EPIDEMIOLOGY OF DEPRESSION
Depression is a widespread and often chronic condition. Lifetime prevalence estimates for MDD are approximately 15% to 20%;2,3 1-year prevalence estimates are 5% to 10%;2,4 and point prevalence estimates range from 4% to 7%.3,5 Moreover, MDD is characterized by high rates of relapse: 22% to 50% of patients suffer recurrent episodes within 6 months after recovery.6
Women are twice as likely as men to be diagnosed with MDD, with lifetime prevalence rates of 10% to 25% in women versus 5% to 12% in men.1
Although rates of depression do not appear to increase with age, MDD often goes undertreated in older adults3 and in cardiac patients.7
DIAGNOSING AND ASSESSING DEPRESSION
The gold standard for diagnosing MDD is a clinical interview.
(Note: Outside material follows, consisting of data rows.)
File: src/rtl/mips_multicycle_ctrl_alu_ctl_decode.sv
// rtl/mips_multicycle_ctrl_alu_ctl_decode.sv - R-type funct to ALU operation map
module alu_ctl_decode
   import mips_ctrl_pkg::*;
(
   input  logic [5:0] funct_i,
   output logic [2:0] alu_ctl_o,
   output logic       valid_o
);
   always_comb begin
      alu_ctl_o = ALU_ADD;
      valid_o   = 1'b1;
      case (funct_i)
         FN_ADD:  alu_ctl_o = ALU_ADD;
         FN_SUB:  alu_ctl_o = ALU_SUB;
         FN_AND:  alu_ctl_o = ALU_AND;
         FN_OR:   alu_ctl_o = ALU_OR;
         FN_SLT:  alu_ctl_o = ALU_SLT;
         FN_SLL:  alu_ctl_o = ALU_SLL;
         default: valid_o   = 1'b0;
      endcase
   end
endmodule

File: src/rtl/mips_multicycle_ctrl.sv
// rtl/mips_multicycle_ctrl.sv - multi-cycle MIPS-subset control sequencer with retired-instruction count
module mips_multicycle_ctrl
   import mips_ctrl_pkg::*;
(
   input  logic                    clk,
   input  logic                    rst_n,
   mips_multicycle_ctrl_if.master  bus
);
   state_e      state_q, state_d;
   ctrl_t       ctrl_q;
   logic        run_q;
   logic [31:0] retired_q;
   logic [2:0]  r_alu_ctl;
   logic        funct_ok;
   logic        retire;
   logic        fetch_done;

   alu_ctl_decode u_alu_ctl_decode (
      .funct_i   (bus.funct),
      .alu_ctl_o (r_alu_ctl),
      .valid_o   (funct_ok)
   );

   always_comb begin
      state_d = state_q;
      case (state_q)
         S_FETCH:    state_d = bus.mem_ready ? S_DECODE : S_FETCH;
         S_DECODE: begin
            case (bus.opcode)
               OP_RTYPE:       state_d = funct_ok ? S_R_EXEC : S_TRAP;
               OP_LW, OP_SW:   state_d = S_MEM_ADDR;
               OP_BEQ, OP_BNE: state_d = S_BRANCH;
               OP_J:           state_d = S_JUMP;
               OP_ADDI:        state_d = S_I_EXEC;
               default:        state_d = S_TRAP;
            endcase
         end
         S_MEM_ADDR: state_d = (bus.opcode == OP_LW) ? S_MEM_RD : S_MEM_WR;
         S_MEM_RD:   state_d = bus.mem_ready ? S_LW_WB : S_MEM_RD;
         S_MEM_WR:   state_d = bus.mem_ready ? S_FETCH : S_MEM_WR;
         S_R_EXEC:   state_d = S_R_WB;
         S_I_EXEC:   state_d = S_I_WB;
         default:    state_d = S_FETCH;
      endcase
   end

   // TRAP is the only return to FETCH that does not retire an instruction.
   assign retire = (state_d == S_FETCH) && (state_q != S_FETCH) && (state_q != S_TRAP);

   // run_q holds the sequencer idle for the partial cycle after reset release.
   always_ff @(posedge clk or negedge rst_n) begin
      if (!rst_n) begin
         run_q     <= 1'b0;
         state_q   <= S_FETCH;
         ctrl_q    <= '0;
         retired_q <= '0;
      end else if (!run_q) begin
         run_q  <= 1'b1;
         ctrl_q <= ctrl_decode(S_FETCH, r_alu_ctl);
      end else begin
         state_q <= state_d;
         ctrl_q  <= ctrl_decode(state_d, r_alu_ctl);
         if (retire) retired_q <= retired_q + 32'd1;
      end
   end

   assign fetch_done = run_q && (state_q == S_FETCH) && bus.mem_ready;

   assign bus.ir_write   = fetch_done;
   assign bus.pc_en      = fetch_done | ctrl_q.pc_write |
                           (ctrl_q.pc_write_cond & (bus.zero ^ (bus.opcode == OP_BNE)));
   assign bus.i_or_d     = ctrl_q.i_or_d;
   assign bus.mem_read   = ctrl_q.mem_read;
   assign bus.mem_write  = ctrl_q.mem_write;
   assign bus.reg_dst    = ctrl_q.reg_dst;
   assign bus.mem_to_reg = ctrl_q.mem_to_reg;
   assign bus.reg_write  = ctrl_q.reg_write;
   assign bus.alu_src_a  = ctrl_q.alu_src_a;
   assign bus.alu_src_b  = ctrl_q.alu_src_b;
   assign bus.alu_ctl    = ctrl_q.alu_ctl;
   assign bus.pc_source  = ctrl_q.pc_source;
   assign bus.illegal    = ctrl_q.illegal;
   assign bus.state      = state_q;
   assign bus.retired    = retired_q;
endmodule

File: src/flat_wrapper.sv
// flat-port wrapper written by rule: the top's interface ports become plain ports
module mips_multicycle_ctrl_flat import mips_ctrl_pkg::*;
  (clk, rst_n, bus_opcode, bus_funct, bus_zero, bus_mem_ready, bus_pc_en, bus_i_or_d, bus_mem_read, bus_mem_write, bus_ir_write, bus_reg_dst, bus_mem_to_reg, bus_reg_write, bus_alu_src_a, bus_alu_src_b, bus_alu_ctl, bus_pc_source, bus_illegal, bus_state, bus_retired);
  mips_multicycle_ctrl_if bus_i ();
  input  logic clk;
  input  logic rst_n;
  input wire logic [$bits(bus_i.opcode)-1:0] bus_opcode;
  input wire logic [$bits(bus_i.funct)-1:0] bus_funct;
  input wire logic [$bits(bus_i.zero)-1:0] bus_zero;
  input wire logic [$bits(bus_i.mem_ready)-1:0] bus_mem_ready;
  output wire logic [$bits(bus_i.pc_en)-1:0] bus_pc_en;
  output wire logic [$bits(bus_i.i_or_d)-1:0] bus_i_or_d;
  output wire logic [$bits(bus_i.mem_read)-1:0] bus_mem_read;
  output wire logic [$bits(bus_i.mem_write)-1:0] bus_mem_write;
  output wire logic [$bits(bus_i.ir_write)-1:0] bus_ir_write;
  output wire logic [$bits(bus_i.reg_dst)-1:0] bus_reg_dst;
  output wire logic [$bits(bus_i.mem_to_reg)-1:0] bus_mem_to_reg;
  output wire logic [$bits(bus_i.reg_write)-1:0] bus_reg_write;
  output wire logic [$bits(bus_i.alu_src_a)-1:0] bus_alu_src_a;
  output wire logic [$bits(bus_i.alu_src_b)-1:0] bus_alu_src_b;
  output wire logic [$bits(bus_i.alu_ctl)-1:0] bus_alu_ctl;
  output wire logic [$bits(bus_i.pc_source)-1:0] bus_pc_source;
  output wire logic [$bits(bus_i.illegal)-1:0] bus_illegal;
  output wire logic [$bits(bus_i.state)-1:0] bus_state;
  output wire logic [$bits(bus_i.retired)-1:0] bus_retired;
  assign bus_i.opcode = bus_opcode;
  assign bus_i.funct = bus_funct;
  assign bus_i.zero = bus_zero;
  assign bus_i.mem_ready = bus_mem_ready;
  assign bus_pc_en = bus_i.pc_en;
  assign bus_i_or_d = bus_i.i_or_d;
  assign bus_mem_read = bus_i.mem_read;
  assign bus_mem_write = bus_i.mem_write;
  assign bus_ir_write = bus_i.ir_write;
  assign bus_reg_dst = bus_i.reg_dst;
  assign bus_mem_to_reg = bus_i.mem_to_reg;
  assign bus_reg_write = bus_i.reg_write;
  assign bus_alu_src_a = bus_i.alu_src_a;
  assign bus_alu_src_b = bus_i.alu_src_b;
  assign bus_alu_ctl = bus_i.alu_ctl;
  assign bus_pc_source = bus_i.pc_source;
  assign bus_illegal = bus_i.illegal;
  assign bus_state = bus_i.state;
  assign bus_retired = bus_i.retired;
  mips_multicycle_ctrl u_core (.clk(clk), .rst_n(rst_n), .bus(bus_i));
endmodule
File: config.mk
export PLATFORM = sky130hd
export DESIGN_NAME = mips_multicycle_ctrl_flat
export DESIGN_NICKNAME = d
export VERILOG_FILES = /design/src/rtl/mips_multicycle_ctrl_pkg.sv /design/src/rtl/mips_multicycle_ctrl_if.sv /design/src/rtl/mips_multicycle_ctrl_alu_ctl_decode.sv /design/src/rtl/mips_multicycle_ctrl.sv /design/src/flat_wrapper.sv
export SDC_FILE = /design/constraint.sdc
export NUM_CORES = 1
export LEC_CHECK = 0
export BUFFER_PORTS_ARGS = -buffer_cell sky130_fd_sc_hd__buf_4
export CORE_MARGIN = 2
export CORE_UTILIZATION = 41
export CTS_CLUSTER_SIZE = 16
export DETAILED_ROUTE_END_ITERATION = 8
export PLACE_DENSITY = 0.66
export SYNTH_ARGS = -nofsm -noshare
export SYNTH_HDL_FRONTEND = slang
export SYNTH_SLANG_ARGS = --single-unit
File: constraint.sdc
create_clock -name clk -period 2.8 [get_ports clk]
set_input_delay 0.28 -clock clk [delete_from_list [all_inputs] [get_ports clk]]
set_output_delay 0.28 -clock clk [all_outputs]
set_load 0.005 [all_outputs]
Commonly used instruments include the Diagnostic Interview Schedule8 and the Composite International Diagnostic Interview.9 The Structured Clinical Interview for DSM-IV Axis I Disorders10 and the Schedule for Affective Disorders and Schizophrenia11 are frequently used semistructured interviews.
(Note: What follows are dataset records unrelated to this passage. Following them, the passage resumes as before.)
### config.mk
export PLATFORM = sky130hd
export DESIGN_NAME = aes_key_sched_ctrl
export DESIGN_NICKNAME = d
export VERILOG_FILES = /design/src/rtl/aes_key_sched_ctrl.sv
export SDC_FILE = /design/constraint.sdc
export NUM_CORES = 1
export LEC_CHECK = 0
export ABC_AREA = 1
export CORE_MARGIN = 8
export CORE_UTILIZATION = 51
export CTS_CLUSTER_DIAMETER = 150
export DETAILED_ROUTE_END_ITERATION = 12
export GPL_ROUTABILITY_DRIVEN = 1
export PLACE_DENSITY = 0.84
export SLEW_MARGIN = 15
export SYNTH_ARGS = -nofsm -noshare
export SYNTH_HDL_FRONTEND = slang
export SYNTH_SLANG_ARGS = --single-unit
### constraint.sdc
create_clock -name clk -period 3.75 [get_ports clk]
set_input_delay 0.75 -clock clk [delete_from_list [all_inputs] [get_ports clk]]
set_output_delay 0.75 -clock clk [all_outputs]
set_load 0.005 [all_outputs]
### src/rtl/aes_key_sched_ctrl.sv
// -----------------------------------------------------------------------------
// aes_key_sched_ctrl
//   Sequencer for the AES round-key expander. It loads the key, steps the
//   expander and publishes which round key is on the expander output, so the
//   cipher datapath can take one round key per cycle:
//     INV=0 (encrypt): rounds 0..NR
//     INV=1 (decrypt): rounds NR..0
//   NR = 10/12/14 for K = 128/192/256.
//   For INV=1 the expander first runs forward NR steps (FWD) to reach the last
//   key, then reverses direction and emits keys NR..0.
//
// Handshake: a request is taken when i_start=1 in a cycle where o_ready=1 and
//   i_abort=0. While o_ready=0, i_start is ignored and not remembered. i_abort
//   cancels any schedule in progress; the controller is back in IDLE the next
//   cycle, and no o_rk_last is produced.
//
// Ports
//   clk          in   clock
//   reset        in   synchronous, active-high reset
//   i_start      in   request a new schedule
//   i_abort      in   cancel the current schedule
//   o_ready      out  1 in IDLE
//   o_key_load   out  expander reset/load (reset | state==LOAD), combinational
//   o_done1      out  expander done1 (INV=0: freeze; INV=1: reverse direction)
//   o_done2      out  expander done2 (INV=1 freeze); 0 when INV=0
//   o_predone    out  expander predone, last FWD step for K=192/256, INV=1
//   o_rk_valid   out  expander output is round key o_round this cycle
//   o_round      out  round index of the current key
//   o_rk_last    out  with o_rk_valid: final key of the schedule
//   o_dbg_state  out  current FSM state (IDLE=0, LOAD=1, FWD=2, RUN=3)
// -----------------------------------------------------------------------------
module aes_key_sched_ctrl #(
  parameter int K   = 128,
  parameter bit INV = 1'b0
) (
  input  logic       clk,
  input  logic       reset,
  input  logic       i_start,
  input  logic       i_abort,
  output logic       o_ready,
  output logic       o_key_load,
  output logic       o_done1,
  output logic       o_done2,
  output logic       o_predone,
  output logic       o_rk_valid,
  output logic [3:0] o_round,
  output logic       o_rk_last,
  output logic [1:0] o_dbg_state
);

  localparam int         NR_I  = (K == 256) ? 14 : (K == 192) ? 12 : 10;
  localparam logic [3:0] NR    = 4'(NR_I);
  localparam logic [3:0] NR_M1 = 4'(NR_I - 1);

  typedef enum logic [1:0] {
    S_IDLE = 2'd0,
    S_LOAD = 2'd1,
    S_FWD  = 2'd2,
    S_RUN  = 2'd3
  } state_t;

  state_t     r_state;
  logic [3:0] r_cnt;

  state_t     w_next_state;
  logic [3:0] w_next_cnt;

  logic       r_ready, r_done1, r_done2, r_predone, r_rk_valid, r_rk_last;
  logic [3:0] r_round;

  logic       w_ready, w_done1, w_done2, w_predone, w_rk_valid, w_rk_last;
  logic [3:0] w_round;
  logic       w_term;

  // Next state / counter. r_cnt is the FWD step c in FWD and the round index
  // in RUN; the terminal values force the exit, so it never wraps.
  always_comb begin
    w_next_state = r_state;
    w_next_cnt   = r_cnt;
    case (r_state)
      S_IDLE: begin
        // abort has priority over start
        if (i_start && !i_abort) begin
          w_next_state = S_LOAD;
          w_next_cnt   = 4'd0;
        end
      end
      S_LOAD: begin
        if (i_abort) begin
          w_next_state = S_IDLE;
          w_next_cnt   = 4'd0;
        end else if (INV) begin
          w_next_state = S_FWD;
          w_next_cnt   = 4'd0;
        end else begin
          w_next_state = S_RUN;
          w_next_cnt   = 4'd0;
        end
      end
      S_FWD: begin
        if (i_abort) begin
          w_next_state = S_IDLE;
          w_next_cnt   = 4'd0;
        end else if (r_cnt == NR_M1) begin
          // expander now holds the final key; emit it first
          w_next_state = S_RUN;
          w_next_cnt   = NR;
        end else begin
          w_next_cnt   = r_cnt + 4'd1;
        end
      end
      S_RUN: begin
        if (i_abort) begin
          w_next_state = S_IDLE;
          w_next_cnt   = 4'd0;
        end else if (INV ? (r_cnt == 4'd0) : (r_cnt == NR)) begin
          w_next_state = S_IDLE;
          w_next_cnt   = 4'd0;
        end else if (INV) begin
          w_next_cnt   = r_cnt - 4'd1;
        end else begin
          w_next_cnt   = r_cnt + 4'd1;
        end
      end
      default: begin
        w_next_state = S_IDLE;
        w_next_cnt   = 4'd0;
      end
    endcase
  end

  // Output decode of the next state, so the registered outputs line up with
  // the state they describe.
  always_comb begin
    w_ready    = (w_next_state == S_IDLE);
    w_rk_valid = (w_next_state == S_RUN);
    w_round    = w_rk_valid ? w_next_cnt : 4'd0;
    w_term     = INV ? (w_next_cnt == 4'd0) : (w_next_cnt == NR);
    w_rk_last  = w_rk_valid && w_term;
    w_predone  = INV && (K != 128) && (w_next_state == S_FWD) &&
                 (w_next_cnt == NR_M1);
    if (INV) begin
      // done1 low only while stepping forward; done2 freezes in IDLE/LOAD
      // and on the final (round 0) key
      w_done1 = (w_next_state != S_FWD);
      w_done2 = (w_next_state == S_IDLE) || (w_next_state == S_LOAD) ||
                (w_rk_valid && (w_next_cnt == 4'd0));
    end else begin
      // hold the expander on the last key (round NR)
      w_done1 = !w_rk_valid || (w_next_cnt == NR);
      w_done2 = 1'b0;
    end
  end

  always_ff @(posedge clk) begin
    if (reset) begin
      r_state    <= S_IDLE;
      r_cnt      <= 4'd0;
      r_ready    <= 1'b1;
      r_done1    <= 1'b1;
      r_done2    <= INV;
      r_predone  <= 1'b0;
      r_rk_valid <= 1'b0;
      r_round    <= 4'd0;
      r_rk_last  <= 1'b0;
    end else begin
      r_state    <= w_next_state;
      r_cnt      <= w_next_cnt;
      r_ready    <= w_ready;
      r_done1    <= w_done1;
      r_done2    <= w_done2;
      r_predone  <= w_predone;
      r_rk_valid <= w_rk_valid;
      r_round    <= w_round;
      r_rk_last  <= w_rk_last;
    end
  end

  assign o_key_load  = reset | (r_state == S_LOAD);
  assign o_ready     = r_ready;
  assign o_done1     = r_done1;
  assign o_done2     = r_done2;
  assign o_predone   = r_predone;
  assign o_rk_valid  = r_rk_valid;
  assign o_round     = r_round;
  assign o_rk_last   = r_rk_last;
  assign o_dbg_state = r_state;

endmodule

==> impl_metrics.ini <==
[status]
outcome = complete, no violations

[power_and_ir_drop]
p_leak_nw = 0.467
power_mw = 0.317
max-vdd-ir-drop_mv = 0.271
power.share.clock = 0.325
combPwrFrac = 0.169
p_switching_mw = 0.0802
p_int_mw = 0.237
seq_power_share = 0.506
p_sw_frac = 0.253
powerDensity_nw_per_um2 = 343

[yosys]
syn_area_sq_um = 739
yosysUniqueCellTypes = 23
synth_ff_type = dfxtp_1
synth_area_per_cell_sq_um = 7.25
synth-edff-count = 0
yosysWarnings = 0
syn_inst = 102
synthArstFlopShare = 0
yosysSeqAreaShare = 0.379
ys_ff_latch = 14

[cells_and_area]
syn2layout_area_growth_pct = 24.9
stdcell_count = 134
nFillCells = 111
n_antenna_cell = 0
drive_above_1_share = 0.193
finalNetCount = 127

[placed_design]
io_buffers = 14
hpwl_mm = 1.37
dp_cells = 130
place.gp.congestion = 0.918

[global_route]
grt_start_max_net_pins = 9
track_usage = 0.132
overflow = 0
grt_pass1_vias = 649
grt_pass1_wl_mm = 2.94
grt_antenna_before_repair = 0

[detailed_routing]
wl_per_cell_um = 12.5
routed_wl_mm = 1.67
drc = 0
postRouteAntennaNets = 0
viasPerCell = 4.92
vias = 659
drt_iter0_markers = 46
drt_pre_antenna_iters = 4

[setup_path]
arrival_ns = 2.07
worstSetupPathType = input port to output port
endpoint_kind = output port
crit_fanout = 6
cp.required_ns = 3.00
cp-start-kind = input port
ff2ff_path_depth = 9

[die]
initial_core_util = 0.554
fp.dieH_um = 54.1
core_sq_um = 1330
ios = 17
num_rows = 13
dieArea_sq_um = 2920
die_x_um = 54.1

[sta]
fin_tns_setup_ns = 0
hold_viol_final = 0
min_period_ns = 2.82
clock.fmax_mhz = 355
fin_skew_ns = 0.000879
setup_viol = 0
fin_crit_sh = 0.752
maxSlewViolCount = 0
rsz0062_at_grt = false

[worst_hold_path]
hold_path_class = flop to flop
hold_depth = 5

[clocking]
clk_path_buf_depth = 2
insertion_delay_ns = 0.27
postCtsResizedCells = 0
cts_tree = done
post_cts_buffers = 0
clockRootBuffer = clkbuf_4
path_clk_slew_ns = 0.08
htree_num_levels = 1
clock-sinks = 14
cts_made_buffers = 3
postCtsHoldBufs = 0

[flow_run]
drv_cap = 0
layer usage:
layer / global-route usage / share of wire / up-vias
li1: - / - / 347
met1: 0.159 / 0.43 / 289
met2: 0.220 / 0.50 / 21
met3: 0.0468 / 0.066 / 2
met4: 0.0287 / 0.0036 / 0
met5: 0 / 0 / -
state kept, by name (all words and copies together) (netlist names):
| signal | count |
|---|---|
| r_cnt | 4 |
| o_ready | 1 |
| o_dbg_state | 2 |
| o_done1 | 1 |
| o_rk_valid | 1 |
| o_round | 4 |
| o_rk_last | 1 |
final timing paths:
path             from    endpoint  slack (ns)
max             reset  o_key_load        0.93
min          r_cnt[0]    r_cnt[3]        0.77
max reg2reg  r_cnt[0]   o_rk_last        2.15
min reg2reg  r_cnt[0]    r_cnt[3]        0.77
stage by stage:
| stage | setup slack (ns) | area [sq um] | hold WS [ns] | util |
|---|---|---|---|---|
| 2_1_floorplan | 2.02 | 743 | 0.668 | - |
| 3_3_place_gp | 0.962 | 887 | 0.746 | 0.665 |
| 3_5_place_dp | 0.927 | 887 | 0.752 | 0.665 |
| 4_1_cts | 0.928 | 923 | 0.774 | 0.692 |
| 5_1_grt | 0.839 | 923 | 0.829 | 0.692 |
| 6_report | 0.931 | 923 | 0.767 | 0.692 |
power groups by stage:
stage / Sequential (mW) / Combinational, mW / Clock (mW)
finish: 0.160 / 0.0535 / 0.103
global route: 0.161 / 0.0603 / 0.114
CTS: 0.160 / 0.0533 / 0.106
detailed placement: 0.164 / 0.0531 / 0
global placement: 0.163 / 0.0516 / 0
floorplan: 0.163 / 0.0331 / 0
cell families (layout without fill, tap and decap cells):
group / Yosys count / in the layout / synth area share
buffers and inverters: 17 / 33 / 0.103
xor gates and xnor gates: 1 / 1 / 0.0118
AOI/OAI and AO/OA: 5 / 5 / 0.0457
DFF: 14 / 14 / 0.379
and+or+nand+nor: 61 / 61 / 0.404
other: 1 / 2 / 0.00507
adders and majority gates: 3 / 3 / 0.0508
synthesized netlist by cell type (2+ instances only):
library cell | instances | area (sq um)
nor2_1 | 19 | 71.3
nand2_1 | 18 | 67.6
dfxtp_1 | 14 | 280
inv_1 | 8 | 30.0
nand3_1 | 7 | 35.0
inv_2 | 6 | 22.5
nand4_1 | 4 | 25.0
ha_1 | 3 | 37.5
nand2_2 | 3 | 18.8
nor2_2 | 3 | 18.8
buf_4 | 2 | 15.0
nand2_4 | 2 | 22.5
nand3_2 | 2 | 20.0
o21ai_0 | 2 | 10.0
critical path, cell delays in order:
cell,delay [ns]
clkdlybuf4s50_1,0.57
inv_1,0.13
o21ai_0,0.09
clkdlybuf4s50_1,0.52
layout by cell type, fill, tap and decap left out, drive strengths merged, types with 2 or more instances in the layout:
cell,synthesis,layout
inv,14,14
nand4,4,4
dfxtp,14,14
nand2,23,23
nand3,9,9
o21ai,2,2
ha,3,3
conb,1,2
nor2,22,22
clkdlybuf4s50,0,14
clkbuf,0,4
cell type report:
type | instances | area [sq um] | area share
Timing Repair Buffer | 14 | 140 | 0.152
Clock buffer | 4 | 36.3 | 0.0393
Multi-Input combinational cell | 72 | 387 | 0.419
Sequential cell | 14 | 280 | 0.304
Inverter | 15 | 61.3 | 0.0664
Tap cell | 15 | 18.8 | 0.0203
(Power assumes the default switching activity.)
The most common clinical instruments for assessing the severity of depressive symptoms are the Hamilton Rating Scale for Depression (HAM-D),12 which is a clinician-rated scale, and various psychometric questionnaires, including the Beck Depression Inventory (BDI)13,14 and the Center for Epidemiological Studies Depression Scale (CES-D).15
THE DEPRESSION–HEART DISEASE LINK
Depression as a primary risk factor
Depression as a secondary risk factor
Depression is an even stronger risk factor for cardiac events in patients with established CHD. Point estimates range from 14% to as high as 47%, with higher rates in patients with unstable angina and in patients awaiting coronary artery bypass graft (CABG) surgery; an additional 20% of patients exhibit elevated depressive symptoms or minor depression (mDD).19–25
Prospective studies have shown that depression increases the risk for death or nonfatal cardiac events approximately 2.5-fold in patients with CHD. For instance, Frasure-Smith et al followed 896 patients with a recent acute MI and found that the presence of depressive symptoms as indicated by an elevated BDI score was a significant predictor of cardiac mortality after controlling for multivariate predictors of mortality (odds ratio [OR] = 3.29 for women and 3.05 for men).26
Two recent meta-analyses confirmed the association between depression and adverse clinical outcomes in patients with CHD.27,28 For example, van Melle et al reported that post-MI depression was associated with a 2- to 2.5-fold increase in the risk of adverse health outcomes.28 In this analysis, depression’s effect on cardiac mortality and all-cause mortality was especially pronounced in older studies (before 1992) (OR = 3.2) compared with more recent studies (after 1992) (OR = 2.01).28
Duke University researchers have conducted several prospective studies in various cardiac populations.29–31 Barefoot et al assessed 1,250 patients with documented CHD using the Zung Self-Rating Depression Scale at the time of diagnostic coronary angiography and followed them for up to 19.4 years.29 Results showed that patients with moderate to severe depression were at 69% greater risk for cardiac death and 78% greater risk for all-cause death than were their nondepressed counterparts.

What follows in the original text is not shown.